Show, from the records below, all lines that contain the word "empty".

--- Source material Enclosed Below ---

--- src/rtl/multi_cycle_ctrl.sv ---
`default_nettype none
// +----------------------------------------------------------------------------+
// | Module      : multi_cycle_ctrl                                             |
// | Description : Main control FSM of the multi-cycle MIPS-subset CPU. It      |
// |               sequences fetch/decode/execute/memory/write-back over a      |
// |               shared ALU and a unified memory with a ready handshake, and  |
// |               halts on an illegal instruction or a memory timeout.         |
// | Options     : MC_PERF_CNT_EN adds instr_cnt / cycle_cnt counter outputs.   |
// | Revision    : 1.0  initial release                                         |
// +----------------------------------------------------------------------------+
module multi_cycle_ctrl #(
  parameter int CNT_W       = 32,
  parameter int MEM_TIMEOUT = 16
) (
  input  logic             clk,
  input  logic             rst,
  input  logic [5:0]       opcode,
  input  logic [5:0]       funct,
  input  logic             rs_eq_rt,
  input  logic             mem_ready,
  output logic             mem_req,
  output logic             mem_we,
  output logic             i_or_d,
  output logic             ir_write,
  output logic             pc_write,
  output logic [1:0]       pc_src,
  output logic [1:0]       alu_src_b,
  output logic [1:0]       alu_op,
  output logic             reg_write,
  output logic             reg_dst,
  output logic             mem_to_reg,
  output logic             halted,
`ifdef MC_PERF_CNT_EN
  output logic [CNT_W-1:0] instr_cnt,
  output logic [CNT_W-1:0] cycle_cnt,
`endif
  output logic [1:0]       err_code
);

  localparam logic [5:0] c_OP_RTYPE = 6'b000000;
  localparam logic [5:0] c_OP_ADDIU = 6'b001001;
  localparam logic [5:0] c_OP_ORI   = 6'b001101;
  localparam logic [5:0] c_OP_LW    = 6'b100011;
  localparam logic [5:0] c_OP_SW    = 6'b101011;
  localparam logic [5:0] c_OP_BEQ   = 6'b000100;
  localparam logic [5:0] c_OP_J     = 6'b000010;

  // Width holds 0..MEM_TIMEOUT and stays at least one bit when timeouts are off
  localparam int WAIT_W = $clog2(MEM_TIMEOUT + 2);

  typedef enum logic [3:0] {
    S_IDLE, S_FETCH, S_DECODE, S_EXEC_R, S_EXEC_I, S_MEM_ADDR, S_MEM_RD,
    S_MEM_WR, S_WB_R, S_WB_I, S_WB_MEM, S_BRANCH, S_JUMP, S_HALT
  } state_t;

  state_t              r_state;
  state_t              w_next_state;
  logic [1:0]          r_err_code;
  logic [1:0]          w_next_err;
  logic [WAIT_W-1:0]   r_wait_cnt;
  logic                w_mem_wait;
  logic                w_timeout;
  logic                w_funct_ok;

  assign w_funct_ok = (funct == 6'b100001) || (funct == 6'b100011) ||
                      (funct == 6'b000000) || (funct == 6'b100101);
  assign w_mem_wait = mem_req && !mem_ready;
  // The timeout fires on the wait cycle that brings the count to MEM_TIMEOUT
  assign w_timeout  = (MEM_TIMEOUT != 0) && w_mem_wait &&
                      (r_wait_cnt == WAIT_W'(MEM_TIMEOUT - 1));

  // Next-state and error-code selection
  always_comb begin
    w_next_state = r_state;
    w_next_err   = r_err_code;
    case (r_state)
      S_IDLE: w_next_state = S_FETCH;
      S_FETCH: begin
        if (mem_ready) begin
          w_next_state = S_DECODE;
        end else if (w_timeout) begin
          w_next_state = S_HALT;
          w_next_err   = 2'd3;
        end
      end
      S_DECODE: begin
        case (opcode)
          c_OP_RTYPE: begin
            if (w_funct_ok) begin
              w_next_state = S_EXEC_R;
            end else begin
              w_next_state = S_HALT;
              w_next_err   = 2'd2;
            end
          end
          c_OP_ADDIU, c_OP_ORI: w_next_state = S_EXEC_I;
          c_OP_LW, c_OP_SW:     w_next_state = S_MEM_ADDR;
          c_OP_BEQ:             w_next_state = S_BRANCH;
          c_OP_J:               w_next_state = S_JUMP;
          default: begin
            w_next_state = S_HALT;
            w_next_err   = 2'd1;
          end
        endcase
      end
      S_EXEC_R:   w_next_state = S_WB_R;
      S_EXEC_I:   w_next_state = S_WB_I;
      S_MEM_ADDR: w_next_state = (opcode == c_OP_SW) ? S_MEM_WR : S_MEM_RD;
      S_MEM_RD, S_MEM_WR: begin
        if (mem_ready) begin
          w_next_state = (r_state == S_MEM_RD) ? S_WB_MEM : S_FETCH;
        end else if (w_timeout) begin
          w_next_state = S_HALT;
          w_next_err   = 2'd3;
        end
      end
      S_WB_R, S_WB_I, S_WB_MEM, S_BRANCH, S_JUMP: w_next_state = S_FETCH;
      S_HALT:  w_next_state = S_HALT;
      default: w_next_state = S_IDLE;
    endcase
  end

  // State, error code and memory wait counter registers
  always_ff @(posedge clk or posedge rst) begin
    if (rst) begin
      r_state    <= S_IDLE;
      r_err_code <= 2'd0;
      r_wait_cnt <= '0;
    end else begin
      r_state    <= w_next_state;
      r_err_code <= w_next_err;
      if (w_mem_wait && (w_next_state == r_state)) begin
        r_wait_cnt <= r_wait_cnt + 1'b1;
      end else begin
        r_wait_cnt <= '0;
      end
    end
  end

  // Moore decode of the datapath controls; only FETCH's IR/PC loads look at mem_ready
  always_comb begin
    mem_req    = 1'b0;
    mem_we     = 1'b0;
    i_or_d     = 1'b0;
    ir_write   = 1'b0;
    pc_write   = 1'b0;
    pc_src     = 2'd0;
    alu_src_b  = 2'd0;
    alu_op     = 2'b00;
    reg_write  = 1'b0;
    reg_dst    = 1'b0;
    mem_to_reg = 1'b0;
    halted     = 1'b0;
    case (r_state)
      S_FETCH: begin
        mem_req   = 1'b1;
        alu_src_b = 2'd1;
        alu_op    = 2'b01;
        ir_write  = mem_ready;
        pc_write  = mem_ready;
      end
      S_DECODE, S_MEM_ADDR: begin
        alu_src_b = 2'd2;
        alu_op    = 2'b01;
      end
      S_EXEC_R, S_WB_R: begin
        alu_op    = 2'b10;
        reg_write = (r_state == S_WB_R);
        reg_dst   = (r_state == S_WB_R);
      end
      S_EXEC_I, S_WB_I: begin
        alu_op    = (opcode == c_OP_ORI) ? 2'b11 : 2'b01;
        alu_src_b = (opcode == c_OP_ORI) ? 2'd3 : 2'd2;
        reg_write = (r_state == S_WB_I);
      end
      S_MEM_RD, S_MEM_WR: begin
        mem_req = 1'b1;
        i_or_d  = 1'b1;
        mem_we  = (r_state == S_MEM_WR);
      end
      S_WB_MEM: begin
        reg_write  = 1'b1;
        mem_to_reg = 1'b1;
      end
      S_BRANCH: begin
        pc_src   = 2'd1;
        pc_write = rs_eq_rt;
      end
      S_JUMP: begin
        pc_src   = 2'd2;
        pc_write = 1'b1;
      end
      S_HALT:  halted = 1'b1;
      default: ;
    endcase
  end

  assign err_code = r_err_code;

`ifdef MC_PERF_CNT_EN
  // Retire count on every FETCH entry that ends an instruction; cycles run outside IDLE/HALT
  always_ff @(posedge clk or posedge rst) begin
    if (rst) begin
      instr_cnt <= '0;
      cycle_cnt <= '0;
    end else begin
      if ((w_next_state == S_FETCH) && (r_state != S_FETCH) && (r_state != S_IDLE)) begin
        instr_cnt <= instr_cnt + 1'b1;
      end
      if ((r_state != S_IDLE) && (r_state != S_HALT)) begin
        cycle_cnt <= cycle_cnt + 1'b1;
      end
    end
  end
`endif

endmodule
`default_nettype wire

--- End of Enclosed Source material ---
--- Source material Enclosed Below ---

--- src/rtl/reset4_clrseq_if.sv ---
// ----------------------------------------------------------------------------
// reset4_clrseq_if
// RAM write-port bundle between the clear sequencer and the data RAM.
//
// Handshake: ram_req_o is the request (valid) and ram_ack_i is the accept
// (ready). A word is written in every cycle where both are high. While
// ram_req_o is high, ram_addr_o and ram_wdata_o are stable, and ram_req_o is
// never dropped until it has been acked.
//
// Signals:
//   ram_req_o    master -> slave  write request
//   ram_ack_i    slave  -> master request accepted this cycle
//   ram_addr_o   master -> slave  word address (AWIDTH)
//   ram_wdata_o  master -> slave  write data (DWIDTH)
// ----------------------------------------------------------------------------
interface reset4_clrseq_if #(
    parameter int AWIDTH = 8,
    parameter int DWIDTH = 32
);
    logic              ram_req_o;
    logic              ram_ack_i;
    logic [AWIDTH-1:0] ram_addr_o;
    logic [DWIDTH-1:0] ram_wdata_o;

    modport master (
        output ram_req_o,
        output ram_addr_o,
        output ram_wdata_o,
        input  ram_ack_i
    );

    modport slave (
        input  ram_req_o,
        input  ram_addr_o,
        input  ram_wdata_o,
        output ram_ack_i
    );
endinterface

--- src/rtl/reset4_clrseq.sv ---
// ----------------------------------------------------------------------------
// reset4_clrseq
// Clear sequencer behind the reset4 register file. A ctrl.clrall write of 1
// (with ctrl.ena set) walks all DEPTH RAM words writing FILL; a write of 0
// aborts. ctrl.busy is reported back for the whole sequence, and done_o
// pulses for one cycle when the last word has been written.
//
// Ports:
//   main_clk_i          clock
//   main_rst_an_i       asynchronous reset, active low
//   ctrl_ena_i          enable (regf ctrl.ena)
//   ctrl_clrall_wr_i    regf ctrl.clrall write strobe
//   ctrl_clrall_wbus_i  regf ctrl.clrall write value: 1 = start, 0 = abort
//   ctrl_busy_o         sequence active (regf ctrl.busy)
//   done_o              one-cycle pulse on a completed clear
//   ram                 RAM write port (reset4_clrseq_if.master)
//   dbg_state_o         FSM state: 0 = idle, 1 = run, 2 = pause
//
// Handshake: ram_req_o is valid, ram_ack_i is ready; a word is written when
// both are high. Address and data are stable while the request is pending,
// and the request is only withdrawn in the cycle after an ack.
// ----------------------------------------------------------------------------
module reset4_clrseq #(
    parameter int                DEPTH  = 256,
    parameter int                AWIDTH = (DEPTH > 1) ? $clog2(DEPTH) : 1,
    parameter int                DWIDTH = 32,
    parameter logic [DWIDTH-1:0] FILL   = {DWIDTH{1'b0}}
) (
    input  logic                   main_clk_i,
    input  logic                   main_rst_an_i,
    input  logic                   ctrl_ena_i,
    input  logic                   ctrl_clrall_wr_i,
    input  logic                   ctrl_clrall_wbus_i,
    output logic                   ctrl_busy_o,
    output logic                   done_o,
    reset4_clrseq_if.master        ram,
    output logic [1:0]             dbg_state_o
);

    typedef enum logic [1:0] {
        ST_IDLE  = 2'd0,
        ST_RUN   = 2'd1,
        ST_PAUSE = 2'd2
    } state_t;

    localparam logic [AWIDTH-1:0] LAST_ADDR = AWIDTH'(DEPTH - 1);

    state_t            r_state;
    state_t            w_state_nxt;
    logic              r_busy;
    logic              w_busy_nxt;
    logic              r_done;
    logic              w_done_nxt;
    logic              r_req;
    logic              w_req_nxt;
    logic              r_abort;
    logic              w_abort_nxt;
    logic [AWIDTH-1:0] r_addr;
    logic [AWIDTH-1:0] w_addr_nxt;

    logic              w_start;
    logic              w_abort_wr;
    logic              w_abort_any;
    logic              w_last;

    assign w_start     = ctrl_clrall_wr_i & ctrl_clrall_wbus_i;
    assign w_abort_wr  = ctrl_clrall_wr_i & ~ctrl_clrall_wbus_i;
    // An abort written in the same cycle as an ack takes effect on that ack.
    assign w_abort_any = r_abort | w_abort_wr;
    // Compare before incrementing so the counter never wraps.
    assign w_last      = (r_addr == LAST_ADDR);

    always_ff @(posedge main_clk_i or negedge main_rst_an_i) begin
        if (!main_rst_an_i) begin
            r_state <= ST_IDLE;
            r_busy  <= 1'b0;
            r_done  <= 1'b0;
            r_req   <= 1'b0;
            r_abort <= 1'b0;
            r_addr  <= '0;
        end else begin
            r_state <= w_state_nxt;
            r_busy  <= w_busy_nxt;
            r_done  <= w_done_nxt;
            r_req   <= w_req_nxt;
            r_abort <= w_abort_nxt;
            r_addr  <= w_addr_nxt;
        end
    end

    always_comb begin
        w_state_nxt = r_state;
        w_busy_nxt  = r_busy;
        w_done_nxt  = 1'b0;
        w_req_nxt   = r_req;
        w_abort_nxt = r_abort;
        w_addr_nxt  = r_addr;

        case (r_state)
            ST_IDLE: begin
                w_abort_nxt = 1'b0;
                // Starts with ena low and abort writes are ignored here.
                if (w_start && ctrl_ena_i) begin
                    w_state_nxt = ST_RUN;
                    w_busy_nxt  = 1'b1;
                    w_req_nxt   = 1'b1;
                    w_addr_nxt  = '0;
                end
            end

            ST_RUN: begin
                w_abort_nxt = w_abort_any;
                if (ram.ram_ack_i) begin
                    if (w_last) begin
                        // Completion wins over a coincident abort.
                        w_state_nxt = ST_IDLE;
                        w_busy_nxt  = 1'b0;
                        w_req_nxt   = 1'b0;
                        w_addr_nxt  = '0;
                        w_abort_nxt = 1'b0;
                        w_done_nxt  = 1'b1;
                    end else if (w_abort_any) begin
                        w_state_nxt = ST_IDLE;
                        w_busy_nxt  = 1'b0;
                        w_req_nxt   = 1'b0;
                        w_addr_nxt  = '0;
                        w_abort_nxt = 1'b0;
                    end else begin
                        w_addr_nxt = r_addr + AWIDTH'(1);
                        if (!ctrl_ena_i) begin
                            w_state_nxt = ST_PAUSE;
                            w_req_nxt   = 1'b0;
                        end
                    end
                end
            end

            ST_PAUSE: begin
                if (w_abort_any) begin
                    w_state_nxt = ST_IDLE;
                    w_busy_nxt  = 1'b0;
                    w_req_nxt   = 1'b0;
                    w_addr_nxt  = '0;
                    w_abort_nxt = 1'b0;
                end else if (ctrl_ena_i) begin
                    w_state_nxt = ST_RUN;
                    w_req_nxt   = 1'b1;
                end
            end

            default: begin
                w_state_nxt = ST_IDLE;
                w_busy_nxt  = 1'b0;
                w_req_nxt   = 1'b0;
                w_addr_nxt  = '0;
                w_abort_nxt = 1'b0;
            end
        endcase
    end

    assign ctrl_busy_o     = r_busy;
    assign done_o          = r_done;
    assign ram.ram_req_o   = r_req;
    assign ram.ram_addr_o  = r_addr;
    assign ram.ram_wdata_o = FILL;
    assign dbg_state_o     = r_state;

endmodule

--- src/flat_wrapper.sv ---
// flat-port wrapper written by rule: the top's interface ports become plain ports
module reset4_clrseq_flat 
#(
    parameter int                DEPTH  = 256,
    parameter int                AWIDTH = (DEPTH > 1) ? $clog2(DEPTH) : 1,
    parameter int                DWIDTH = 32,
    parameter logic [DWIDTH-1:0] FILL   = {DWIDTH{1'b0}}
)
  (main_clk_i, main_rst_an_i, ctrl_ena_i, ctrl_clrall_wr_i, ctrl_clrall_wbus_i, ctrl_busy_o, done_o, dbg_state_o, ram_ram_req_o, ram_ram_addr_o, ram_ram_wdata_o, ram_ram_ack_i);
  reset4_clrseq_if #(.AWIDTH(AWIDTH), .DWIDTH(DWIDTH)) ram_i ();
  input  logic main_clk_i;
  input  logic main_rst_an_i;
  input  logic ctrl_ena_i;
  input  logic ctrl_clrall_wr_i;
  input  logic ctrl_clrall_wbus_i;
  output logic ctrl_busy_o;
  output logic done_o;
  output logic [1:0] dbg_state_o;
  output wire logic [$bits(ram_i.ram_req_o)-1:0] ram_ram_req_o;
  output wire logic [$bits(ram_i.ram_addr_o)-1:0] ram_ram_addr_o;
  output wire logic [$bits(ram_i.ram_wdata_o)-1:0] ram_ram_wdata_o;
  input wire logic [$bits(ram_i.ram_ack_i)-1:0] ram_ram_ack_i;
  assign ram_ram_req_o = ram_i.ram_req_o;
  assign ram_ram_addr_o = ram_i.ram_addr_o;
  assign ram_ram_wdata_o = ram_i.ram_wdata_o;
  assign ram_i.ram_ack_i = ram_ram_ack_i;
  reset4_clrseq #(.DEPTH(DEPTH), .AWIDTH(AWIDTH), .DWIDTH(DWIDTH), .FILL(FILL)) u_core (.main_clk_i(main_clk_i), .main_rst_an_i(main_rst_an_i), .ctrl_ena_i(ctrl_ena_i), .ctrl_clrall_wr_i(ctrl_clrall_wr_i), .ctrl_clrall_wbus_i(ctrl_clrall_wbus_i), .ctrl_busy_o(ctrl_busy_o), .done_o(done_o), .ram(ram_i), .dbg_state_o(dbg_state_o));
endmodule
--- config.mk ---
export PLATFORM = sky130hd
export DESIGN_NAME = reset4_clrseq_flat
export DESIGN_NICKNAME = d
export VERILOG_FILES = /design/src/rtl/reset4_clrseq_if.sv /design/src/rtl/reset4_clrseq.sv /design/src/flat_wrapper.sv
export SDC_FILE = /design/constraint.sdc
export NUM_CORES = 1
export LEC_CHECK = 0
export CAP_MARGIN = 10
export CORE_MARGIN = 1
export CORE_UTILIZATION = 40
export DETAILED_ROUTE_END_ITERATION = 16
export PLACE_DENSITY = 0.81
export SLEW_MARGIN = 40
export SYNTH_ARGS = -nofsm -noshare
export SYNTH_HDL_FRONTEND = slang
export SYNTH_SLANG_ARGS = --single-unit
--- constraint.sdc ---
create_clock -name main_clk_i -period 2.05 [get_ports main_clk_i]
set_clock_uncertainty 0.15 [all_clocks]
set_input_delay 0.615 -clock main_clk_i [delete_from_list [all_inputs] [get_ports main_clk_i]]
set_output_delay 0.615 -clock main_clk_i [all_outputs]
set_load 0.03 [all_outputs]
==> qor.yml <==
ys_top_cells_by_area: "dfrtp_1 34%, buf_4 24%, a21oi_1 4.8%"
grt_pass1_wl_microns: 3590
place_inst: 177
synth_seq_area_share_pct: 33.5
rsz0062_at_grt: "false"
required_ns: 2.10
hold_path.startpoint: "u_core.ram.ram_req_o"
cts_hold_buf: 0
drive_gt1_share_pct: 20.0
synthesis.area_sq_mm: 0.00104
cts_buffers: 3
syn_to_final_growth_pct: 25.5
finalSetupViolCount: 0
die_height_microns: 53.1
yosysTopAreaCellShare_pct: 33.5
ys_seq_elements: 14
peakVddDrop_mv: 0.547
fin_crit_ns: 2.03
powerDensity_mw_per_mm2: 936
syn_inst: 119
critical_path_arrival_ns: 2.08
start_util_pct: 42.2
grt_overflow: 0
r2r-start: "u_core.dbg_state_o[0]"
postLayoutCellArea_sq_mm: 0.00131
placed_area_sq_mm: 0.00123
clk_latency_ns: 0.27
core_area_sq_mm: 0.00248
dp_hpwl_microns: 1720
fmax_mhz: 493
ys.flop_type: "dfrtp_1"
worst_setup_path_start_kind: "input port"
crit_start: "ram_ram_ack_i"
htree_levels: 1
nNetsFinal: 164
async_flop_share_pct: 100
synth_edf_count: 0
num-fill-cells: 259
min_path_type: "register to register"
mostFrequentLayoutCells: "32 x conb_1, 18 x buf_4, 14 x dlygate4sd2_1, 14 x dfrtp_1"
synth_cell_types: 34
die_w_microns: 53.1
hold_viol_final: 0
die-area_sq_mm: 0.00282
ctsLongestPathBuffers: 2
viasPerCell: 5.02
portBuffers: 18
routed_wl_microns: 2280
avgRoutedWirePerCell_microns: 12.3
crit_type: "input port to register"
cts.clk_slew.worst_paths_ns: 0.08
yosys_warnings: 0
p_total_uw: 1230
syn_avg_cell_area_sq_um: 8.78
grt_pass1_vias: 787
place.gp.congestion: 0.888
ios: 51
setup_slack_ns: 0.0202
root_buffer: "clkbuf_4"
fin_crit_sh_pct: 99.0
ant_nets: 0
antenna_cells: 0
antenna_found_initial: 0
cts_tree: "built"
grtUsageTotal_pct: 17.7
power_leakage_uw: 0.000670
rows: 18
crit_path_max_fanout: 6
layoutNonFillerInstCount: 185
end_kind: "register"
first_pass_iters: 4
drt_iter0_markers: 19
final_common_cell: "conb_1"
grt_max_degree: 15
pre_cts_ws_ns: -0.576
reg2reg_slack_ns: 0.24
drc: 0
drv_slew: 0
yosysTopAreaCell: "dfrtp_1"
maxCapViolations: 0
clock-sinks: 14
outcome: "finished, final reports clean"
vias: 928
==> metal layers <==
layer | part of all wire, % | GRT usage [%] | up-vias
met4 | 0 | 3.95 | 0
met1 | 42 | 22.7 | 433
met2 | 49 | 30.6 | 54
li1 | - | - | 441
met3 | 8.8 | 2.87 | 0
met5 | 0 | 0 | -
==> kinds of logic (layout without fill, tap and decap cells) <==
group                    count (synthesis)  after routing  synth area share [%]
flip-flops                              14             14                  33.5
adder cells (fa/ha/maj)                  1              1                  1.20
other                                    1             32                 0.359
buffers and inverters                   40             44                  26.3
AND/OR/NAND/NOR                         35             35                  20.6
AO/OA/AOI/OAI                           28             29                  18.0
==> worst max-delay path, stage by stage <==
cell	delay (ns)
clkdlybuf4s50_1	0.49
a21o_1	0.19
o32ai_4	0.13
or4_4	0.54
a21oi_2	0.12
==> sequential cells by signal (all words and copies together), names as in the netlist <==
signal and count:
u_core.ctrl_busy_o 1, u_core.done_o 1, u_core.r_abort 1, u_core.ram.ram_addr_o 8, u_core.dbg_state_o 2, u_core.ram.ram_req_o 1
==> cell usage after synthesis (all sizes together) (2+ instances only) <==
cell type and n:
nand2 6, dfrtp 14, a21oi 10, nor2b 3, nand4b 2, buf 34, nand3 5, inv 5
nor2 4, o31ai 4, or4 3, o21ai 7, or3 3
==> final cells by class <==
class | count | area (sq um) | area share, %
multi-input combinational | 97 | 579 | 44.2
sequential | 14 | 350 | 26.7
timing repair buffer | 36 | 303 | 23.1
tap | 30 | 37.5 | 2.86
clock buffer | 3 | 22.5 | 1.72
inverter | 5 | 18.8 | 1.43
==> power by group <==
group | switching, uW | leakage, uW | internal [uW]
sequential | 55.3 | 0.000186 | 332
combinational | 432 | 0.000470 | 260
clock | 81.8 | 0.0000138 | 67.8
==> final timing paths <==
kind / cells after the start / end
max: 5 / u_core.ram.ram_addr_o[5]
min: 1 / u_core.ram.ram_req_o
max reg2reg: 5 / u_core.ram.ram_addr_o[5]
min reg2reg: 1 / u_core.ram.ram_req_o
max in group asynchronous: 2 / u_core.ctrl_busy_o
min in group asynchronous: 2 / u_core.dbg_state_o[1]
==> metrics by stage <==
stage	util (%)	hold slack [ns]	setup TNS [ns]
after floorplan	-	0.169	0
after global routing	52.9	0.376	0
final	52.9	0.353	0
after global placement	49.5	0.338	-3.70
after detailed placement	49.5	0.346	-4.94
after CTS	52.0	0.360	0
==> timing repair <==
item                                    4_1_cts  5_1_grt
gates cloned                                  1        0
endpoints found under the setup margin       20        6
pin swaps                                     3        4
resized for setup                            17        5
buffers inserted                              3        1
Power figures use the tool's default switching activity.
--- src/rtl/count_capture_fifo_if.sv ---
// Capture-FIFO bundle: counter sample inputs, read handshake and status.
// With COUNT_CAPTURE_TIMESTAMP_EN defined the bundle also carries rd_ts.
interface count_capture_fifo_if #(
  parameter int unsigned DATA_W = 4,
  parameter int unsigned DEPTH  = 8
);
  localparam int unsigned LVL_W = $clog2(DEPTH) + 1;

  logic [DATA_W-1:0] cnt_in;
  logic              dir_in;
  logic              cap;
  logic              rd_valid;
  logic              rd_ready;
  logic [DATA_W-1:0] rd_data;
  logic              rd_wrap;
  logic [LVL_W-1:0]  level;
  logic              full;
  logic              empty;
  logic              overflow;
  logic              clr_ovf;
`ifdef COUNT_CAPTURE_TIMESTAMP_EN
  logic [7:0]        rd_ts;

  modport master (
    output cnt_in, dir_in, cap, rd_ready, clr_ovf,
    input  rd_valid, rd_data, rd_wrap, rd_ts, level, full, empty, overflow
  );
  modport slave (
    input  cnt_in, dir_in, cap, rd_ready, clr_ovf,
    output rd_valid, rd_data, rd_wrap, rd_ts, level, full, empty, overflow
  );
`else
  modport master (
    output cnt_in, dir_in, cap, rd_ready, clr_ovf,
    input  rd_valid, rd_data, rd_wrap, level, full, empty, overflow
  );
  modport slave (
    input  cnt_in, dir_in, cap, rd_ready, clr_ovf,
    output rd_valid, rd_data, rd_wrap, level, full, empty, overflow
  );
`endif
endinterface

--- End of Enclosed Source material ---

Solution for this problem:
  logic              empty;
    input  rd_valid, rd_data, rd_wrap, rd_ts, level, full, empty, overflow
    output rd_valid, rd_data, rd_wrap, rd_ts, level, full, empty, overflow
    input  rd_valid, rd_data, rd_wrap, level, full, empty, overflow
    output rd_valid, rd_data, rd_wrap, level, full, empty, overflow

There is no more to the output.